DATA LISTING:

--- config.mk ---
export PLATFORM = sky130hd
export DESIGN_NAME = exe_stage_mdu
export DESIGN_NICKNAME = d
export VERILOG_FILES = /design/src/rtl/exe_stage_mdu.sv
export SDC_FILE = /design/constraint.sdc
export NUM_CORES = 2
export LEC_CHECK = 0
export CORE_MARGIN = 3
export CORE_UTILIZATION = 55
export CTS_BUF_LIST = sky130_fd_sc_hd__clkbuf_4
export CTS_CLUSTER_DIAMETER = 50
export DETAILED_ROUTE_END_ITERATION = 7
export GPL_ROUTABILITY_DRIVEN = 0
export PLACE_DENSITY = 0.74
export SETUP_SLACK_MARGIN = 0.2
export SYNTH_ARGS = -nofsm -noshare
export SYNTH_HDL_FRONTEND = slang
export SYNTH_SLANG_ARGS = --single-unit
--- constraint.sdc ---
create_clock -name clk -period 53.4 [get_ports clk]
set_input_delay 13.35 -clock clk [delete_from_list [all_inputs] [get_ports clk]]
set_output_delay 13.35 -clock clk [all_outputs]
set_load 0.005 [all_outputs]
--- src/rtl/exe_stage_mdu.sv ---
// exe_stage_mdu: multi-cycle radix-2 multiply/divide unit for RV M-extension ops (shift-add / restoring).
// Optional macro MDU_EARLY_OUT_EN: shortcut IDLE->DONE for zero mul operand, divide-by-zero and signed overflow.
module exe_stage_mdu #(
    parameter int XLEN  = 64,
    parameter int TAG_W = 5
) (
    input  logic             clk,
    input  logic             rst,
    input  logic             flush,
    input  logic             in_valid,
    output logic             in_ready,
    input  logic [2:0]       md_op,
    input  logic             is_word_opt,
    input  logic [XLEN-1:0]  op1,
    input  logic [XLEN-1:0]  op2,
    input  logic [TAG_W-1:0] rd_tag_i,
    output logic             out_valid,
    input  logic             out_ready,
    output logic [XLEN-1:0]  rd_data,
    output logic [TAG_W-1:0] rd_tag_o
);
    localparam int CW = $clog2(XLEN + 1);

    typedef enum logic [1:0] {IDLE, BUSY, DONE} state_t;
    state_t state;

    function automatic logic [XLEN-1:0] sext32(input logic [XLEN-1:0] x);
        return {{(XLEN - 31){x[31]}}, x[30:0]};
    endfunction

    logic            a_sgn, b_sgn, is_div, sa, sb, div0_in;
    logic [XLEN-1:0] a_val, b_val, a_mag, b_mag;

    always_comb begin
        is_div  = md_op[2];
        a_sgn   = (md_op == 3'd1) || (md_op == 3'd2) || (md_op == 3'd4) || (md_op == 3'd6);
        b_sgn   = (md_op == 3'd1) || (md_op == 3'd4) || (md_op == 3'd6);
        a_val   = op1;
        b_val   = op2;
        if (is_word_opt) begin
            a_val = a_sgn ? sext32(op1) : XLEN'(op1[31:0]);
            b_val = b_sgn ? sext32(op2) : XLEN'(op2[31:0]);
        end
        sa      = a_sgn & a_val[XLEN-1];
        sb      = b_sgn & b_val[XLEN-1];
        a_mag   = sa ? -a_val : a_val;
        b_mag   = sb ? -b_val : b_val;
        div0_in = is_div && (b_val == '0);
    end

`ifdef MDU_EARLY_OUT_EN
    logic            early, ovf_in;
    logic [XLEN-1:0] min_val, early_res;

    always_comb begin
        min_val = {1'b1, {(XLEN - 1){1'b0}}};
        if (is_word_opt) min_val = sext32(XLEN'(32'h8000_0000));
        ovf_in    = is_div && b_sgn && (a_val == min_val) && (b_val == '1);
        early     = div0_in || ovf_in || (!is_div && ((a_val == '0) || (b_val == '0)));
        early_res = '0;
        if (div0_in)
            early_res = md_op[1] ? (is_word_opt ? sext32(op1) : op1) : '1;
        else if (ovf_in)
            early_res = md_op[1] ? '0 : a_val;
    end
`endif

    logic [2:0]        op_r;
    logic              word_r, neg_res, neg_rem, div0_r;
    logic [CW-1:0]     cnt;
    logic [2*XLEN-1:0] acc, mcand, prod_s;
    logic [XLEN-1:0]   mplier, rem, quo, divisor, res, fix_res;
    logic [XLEN:0]     r_shift, diff;

    assign r_shift  = {rem, quo[XLEN-1]};
    assign diff     = r_shift - {1'b0, divisor};
    assign in_ready = (state == IDLE) && !flush && !rst;

    // Magnitude result is corrected here; divide-by-zero quotient overrides the sign rule.
    always_comb begin
        prod_s = neg_res ? -acc : acc;
        case (op_r)
            3'd0:             res = prod_s[XLEN-1:0];
            3'd1, 3'd2, 3'd3: res = prod_s[2*XLEN-1:XLEN];
            3'd4, 3'd5:       res = div0_r ? '1 : (neg_res ? -quo : quo);
            default:          res = neg_rem ? -rem : rem;
        endcase
        fix_res = word_r ? sext32(res) : res;
    end

    always_ff @(posedge clk) begin
        if (rst) begin
            state     <= IDLE;
            out_valid <= 1'b0;
            rd_data   <= '0;
            rd_tag_o  <= '0;
            cnt       <= '0;
        end else if (flush) begin
            state     <= IDLE;
            out_valid <= 1'b0;
        end else begin
            case (state)
                IDLE: if (in_valid) begin
                    op_r     <= md_op;
                    word_r   <= is_word_opt;
                    rd_tag_o <= rd_tag_i;
                    neg_res  <= sa ^ sb;
                    neg_rem  <= sa;
                    div0_r   <= div0_in;
                    cnt      <= is_word_opt ? CW'(32) : CW'(XLEN);
                    acc      <= '0;
                    mcand    <= {{XLEN{1'b0}}, a_mag};
                    mplier   <= b_mag;
                    rem      <= '0;
                    // Word dividends are left-aligned so 32 steps consume exactly their bits.
                    quo      <= is_word_opt ? (a_mag << (XLEN - 32)) : a_mag;
                    divisor  <= b_mag;
`ifdef MDU_EARLY_OUT_EN
                    if (early) begin
                        rd_data <= early_res;
                        state   <= DONE;
                    end else begin
                        state   <= BUSY;
                    end
`else
                    state    <= BUSY;
`endif
                end
                BUSY: if (cnt != '0) begin
                    cnt    <= cnt - CW'(1);
                    if (mplier[0]) acc <= acc + mcand;
                    mcand  <= mcand << 1;
                    mplier <= mplier >> 1;
                    if (!diff[XLEN]) begin
                        rem <= diff[XLEN-1:0];
                        quo <= {quo[XLEN-2:0], 1'b1};
                    end else begin
                        rem <= r_shift[XLEN-1:0];
                        quo <= {quo[XLEN-2:0], 1'b0};
                    end
                end else begin
                    rd_data   <= fix_res;
                    out_valid <= 1'b1;
                    state     <= DONE;
                end
                DONE: if (!out_valid) begin
                    out_valid <= 1'b1;
                end else if (out_ready) begin
                    out_valid <= 1'b0;
                    state     <= IDLE;
                end
                default: state <= IDLE;
            endcase
        end
    end
endmodule

-- Word level (Yosys, flattened, before mapping)
Cells that the tools add are included.
- $add $sub $neg: 8
- equality and inequality tests: 17
- muxes and demuxes: 44
- bitwise operators: 6
- reduce and logical (&&, ||, !) cells: 27
- operators by type and width (operator ; number):
    $mux 64 ; 18
    $mux 128 ; 6
    $pmux 128 s2 ; 2
    $pmux 64 s2 ; 3
    $neg 64->64 ; 4
    $pmux 64 s3 ; 1
    $add 128x128->128 ; 1
    $neg 128->128 ; 1
    $sub 65x64->65 ; 1
    $logic_not 64->1 ; 1
    $mux 7 ; 3
    $pmux 7 s2 ; 1
    $eq 3x3->1 const B ; 4
    $ne 2x2->1 const B ; 6
    $reduce_and 4->1 ; 3
    $eq 3x2->1 const B ; 3
    $mux 2 ; 4
    $reduce_bool 7->1 ; 1
    $sub 7x1->7 const B ; 1
    $eq 3x1->1 const B ; 2
    $pmux 2 s3 ; 1
    $reduce_and 3->1 ; 2
    $reduce_and 6->1 ; 1
    $logic_or 1x1->1 ; 5
    16 further kinds ; 27
- bits in registers: 598
- bits of input ports: 142
- word-level logic and storage cells: 118

-- Logic depth before layout (Yosys ltp)
- word-level depth: 11
- gate-level depth with buffers: 16
- gate-level depth less buffers: 14

-- Worst setup path after synthesis
No wires, ideal clock.
- path type: input to register
- from: input port flush
- to: register acc[0] (enable)
- arrival: 30.628 ns
- required time: 52.902 ns
- setup slack: 22.274 ns
- stages: 5
- path buffers: 1
- cell sequence: nor2_1 > o211ai_1 > clkbuf_1 > nor2_1 > o21a_1
- longest elaborated chain between the ends: 2
- ends and longest elaborated chain (what ; line ; text):
    start, declared ; 9 ; input logic flush,
    $not 1->1 (no source line) ; -- ;
    $reduce_and 6->1 (no source line) ; -- ;
    end signal, assigned ; 131 ; if (mplier[0]) acc <= acc + mcand;
    end, declared ; 71 ; logic [2*XLEN-1:0] acc, mcand, prod_s;
No other way between the ends.
A chain may end at the register's enable or synchronous reset.

-- Final worst setup path
- from: input port flush
- to: output port in_ready
- longest elaborated chain between the ends: 3
- ends and longest elaborated chain (what ; line ; text):
    $logic_not 1->1 ; 77 ; assign in_ready = (state == IDLE) && !flush && !rst;
    $logic_and 1x1->1 (2 in series) ; 77 ;
    end, declared ; 11 ; output logic in_ready,
No other way between the ends.

==> metrics.cfg <==
[run_status]
run_status = complete, but fails checks
failing_checks = design-rule violations

[placement]
placed_area_mm2 = 0.04816
detailedPlacementHpwl_um = 116300
io_buffer_count = 212

[die]
io-pin-count = 213
die-area_mm2 = 0.08605
placementRows = 104
initial_core_util = 0.5592
core-area_mm2 = 0.08120
fp.dieW_um = 293.3
die_y_um = 293.3

[min_path]
min_path_type = reg2reg
hold-path-cell-count = 2
worstHoldEndpoint = rd_tag_o[2]
min-delay-start = rd_tag_o[2]

[sta]
final.min_clock_period_ns = 28.09
finalClockSkew_ns = 0.06740
whs_ns = 0.4763
final-max-slew-violation-count = 0
min_period_over_period = 0.5261
achievable-frequency_ghz = 0.03560
setup-violations-final = 0
hold_viol_final = 0
final.setup.tns_ns = 0
timing.max_slew.rel_slack = 0.03430
max_slew.worst_pin.slew_ns = 1.445
grt_setup_unrepaired = false

[clock_network]
cts-htree-levels = 4
holdBufCountCts = 0
cts_repair_resize_count = 0
cts_buffers = 162
clock-sinks = 598
clock_path_buffers = 3
worst_skew_pair.late_latency_ns = 1.07
cts_tree = yes
clkSlewWorstSetupHoldPaths_ns = 0.06
post-cts-setup-buffers = 0
cts_root_buf = clkbuf_4

[synthesis]
synthCells = 5349
syn-mean-instance-area_um2 = 8.489
syn-cell-area_mm2 = 0.04541
synth_sequential_area_ratio = 0.3780
net_count_of_the_mapped_netlist = 5691
number_of_synthesized_flops_with_an_enable_pin = 519
synth_top_flop_cell = edfxtp_1
asyncSetResetFlopFracSynth = 0
ys_types = 81
yosysWarningCount = 0
ys_ff_latch = 598

[power]
pwr_dens_mw_per_mm2 = 24.76
p_leak_nw = 18.36
worst_ir_drop_vdd_v = 0.00001711

[route]
detailroute.via_count = 43600
routedWlPerCell_um = 23.05
detailroute.wirelength.met2_um = 66750
top_layer = met5
ant_nets = 0
drt_iter0_drc = 5762
drt_pass1_iterations = 8
met3_wirelength_um = 18050
metal1_wirelength_um = 59320
drc_errors = 6
wl_um = 153800
viasPerCell = 6.535

[global_routing]
grt_antenna_before_repair = 5
grt_start_max_net_pins = 168
grtUsageTotal = 0.3432
grt_remaining_overflow = 0
first_global_vias = 39680
grt_first_pass_wirelength_um = 229600

[cells_and_area]
synthToLayoutAreaGrowth_pct = 10.69
post_route_cells_drive_above_1_share = 0.06945
finish.instance_area_mm2 = 0.05026
number_of_nets_at_the_end_of_the_flow = 5819

[setup_path]
worstSetupPathType = in2out
end_kind = output pin
endpoint_arrival_time_on_the_critical_path_ns = 14.74
worst_setup_path_start_kind = input pin
crit_required_ns = 40.05
critical_path.reg2reg.endpoint = acc[124]
ff2ff_setup_slack_ns = 47.48
r2r_start = acc[0]
cp_max_fo = 7
reg2reg_depth = 13

[flow_run]
cap_viol_max_count = 0

Yosys cell counts (all sizes together), types with 97 or more instances:
cell type | count | area [um^2]
clkbuf | 273 | 1025
nand2 | 610 | 2290
xor2 | 223 | 1953
edfxtp | 519 | 15580
o31ai | 126 | 945.9
a21o | 119 | 893.4
a21oi | 485 | 2427
nor3 | 137 | 685.7
ha | 198 | 2477
nor2 | 591 | 2218
o21ai | 420 | 2106
and2 | 97 | 606.8
nand4 | 102 | 638.1
inv | 169 | 634.4
xnor2 | 295 | 2584
area by class of cell:
cell class | count | area (um^2)
inverter | 171 | 641.9
timing repair buffer | 253 | 2447
fill | 7166 | 30930
clock buffer | 233 | 1749
tap | 1060 | 1326
clock inverter | 55 | 329.1
multi-input combinational | 4291 | 26580
antenna | 10 | 25.02
sequential | 598 | 17170
metal layers:
metal | vias to the layer above | track usage
met5 | - | 0.01109
met4 | 4 | 0.1902
met3 | 569 | 0.09274
met2 | 2582 | 0.5218
met1 | 20460 | 0.4441
li1 | 19980 | -
worst max-delay path: stages:
cell             delay [ns]
clkdlybuf4s50_1        0.54
nor4_1                 0.30
clkdlybuf4s50_1        0.55
registers in the layout, summed over array words and instances (netlist names), 3 cells and up:
register / count
op_r: 3
rd_data: 64
rd_tag_o: 5
cnt: 7
acc: 128
mplier: 64
quo: 64
divisor: 64
mcand: 128
rem: 64
through the flow:
step / setup slack (ns) / util / power, mW / instances
2_1_floorplan: 22.27 / - / 0.7345 / 5349
3_3_place_gp: 25.34 / 0.5931 / 0.8161 / 6373
3_5_place_dp: 25.32 / 0.5931 / 0.8200 / 6373
4_1_cts: 25.31 / 0.6187 / 1.242 / 6661
5_1_grt: 25.25 / 0.6189 / 1.296 / 6665
6_report: 25.31 / 0.6190 / 1.244 / 6671
placed cells by master (no fill, tap or decap), types with 29 or more instances in the layout:
cell type          n
ha_1             198
clkbuf_4         233
o21bai_1          70
a21o_1           119
a221oi_1          33
o41ai_1           51
or3_1             48
nor3_1           136
a21oi_1          484
buf_4             40
nor4_1            53
nor2_1           586
a31oi_1           38
nand2b_1          33
and2_1            97
xnor2_1          295
or2_2             29
o21a_1            39
dfxtp_1           79
inv_1            168
clkdlybuf4s50_1  210
or4_1             51
nand4_1          102
xor2_1           223
o31ai_1          126
clkinv_1          36
nand2_1          610
nand3_1           80
o21ai_0          417
a211oi_1          37
edfxtp_1         519
logic make-up (layout without fill, tap and decap cells):
logic type,Yosys count,after routing,share of synthesized area
mux,41,41,0.009534
xor+xnor,518,518,0.09991
flops,598,598,0.3780
other cells,0,10,0
buf+inv,460,712,0.03805
fa+ha+maj,200,200,0.05544
simple gates,1921,1921,0.1970
compound gates,1611,1611,0.2220
report_power, final:
part	internal, mW	switching (mW)
combinational	0.0959	0.165
sequential	0.536	0.0228
clock	0.216	0.209
worst max-delay path by stage:
stage / from / to / cells after the start
detailed placement: flush / in_ready / 3
floorplan: flush / acc[0] / 5
global placement: flush / in_ready / 3
CTS: flush / in_ready / 3
global route: flush / in_ready / 3
finish: flush / in_ready / 3
Note: power is estimated with default switching activity, not from simulation.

HOW TO COMPLETE THIS TASK: Retype exactly the span of lines from the one with "logic [XLEN-1:0] a_val, b_val, a_mag, b_mag;" through the one with "b_sgn & b_val[XLEN-1];"; include both ends and omit the rest of the material.

TASK OUTPUT:
    logic [XLEN-1:0] a_val, b_val, a_mag, b_mag;

    always_comb begin
        is_div  = md_op[2];
        a_sgn   = (md_op == 3'd1) || (md_op == 3'd2) || (md_op == 3'd4) || (md_op == 3'd6);
        b_sgn   = (md_op == 3'd1) || (md_op == 3'd4) || (md_op == 3'd6);
        a_val   = op1;
        b_val   = op2;
        if (is_word_opt) begin
            a_val = a_sgn ? sext32(op1) : XLEN'(op1[31:0]);
            b_val = b_sgn ? sext32(op2) : XLEN'(op2[31:0]);
        end
        sa      = a_sgn & a_val[XLEN-1];
        sb      = b_sgn & b_val[XLEN-1];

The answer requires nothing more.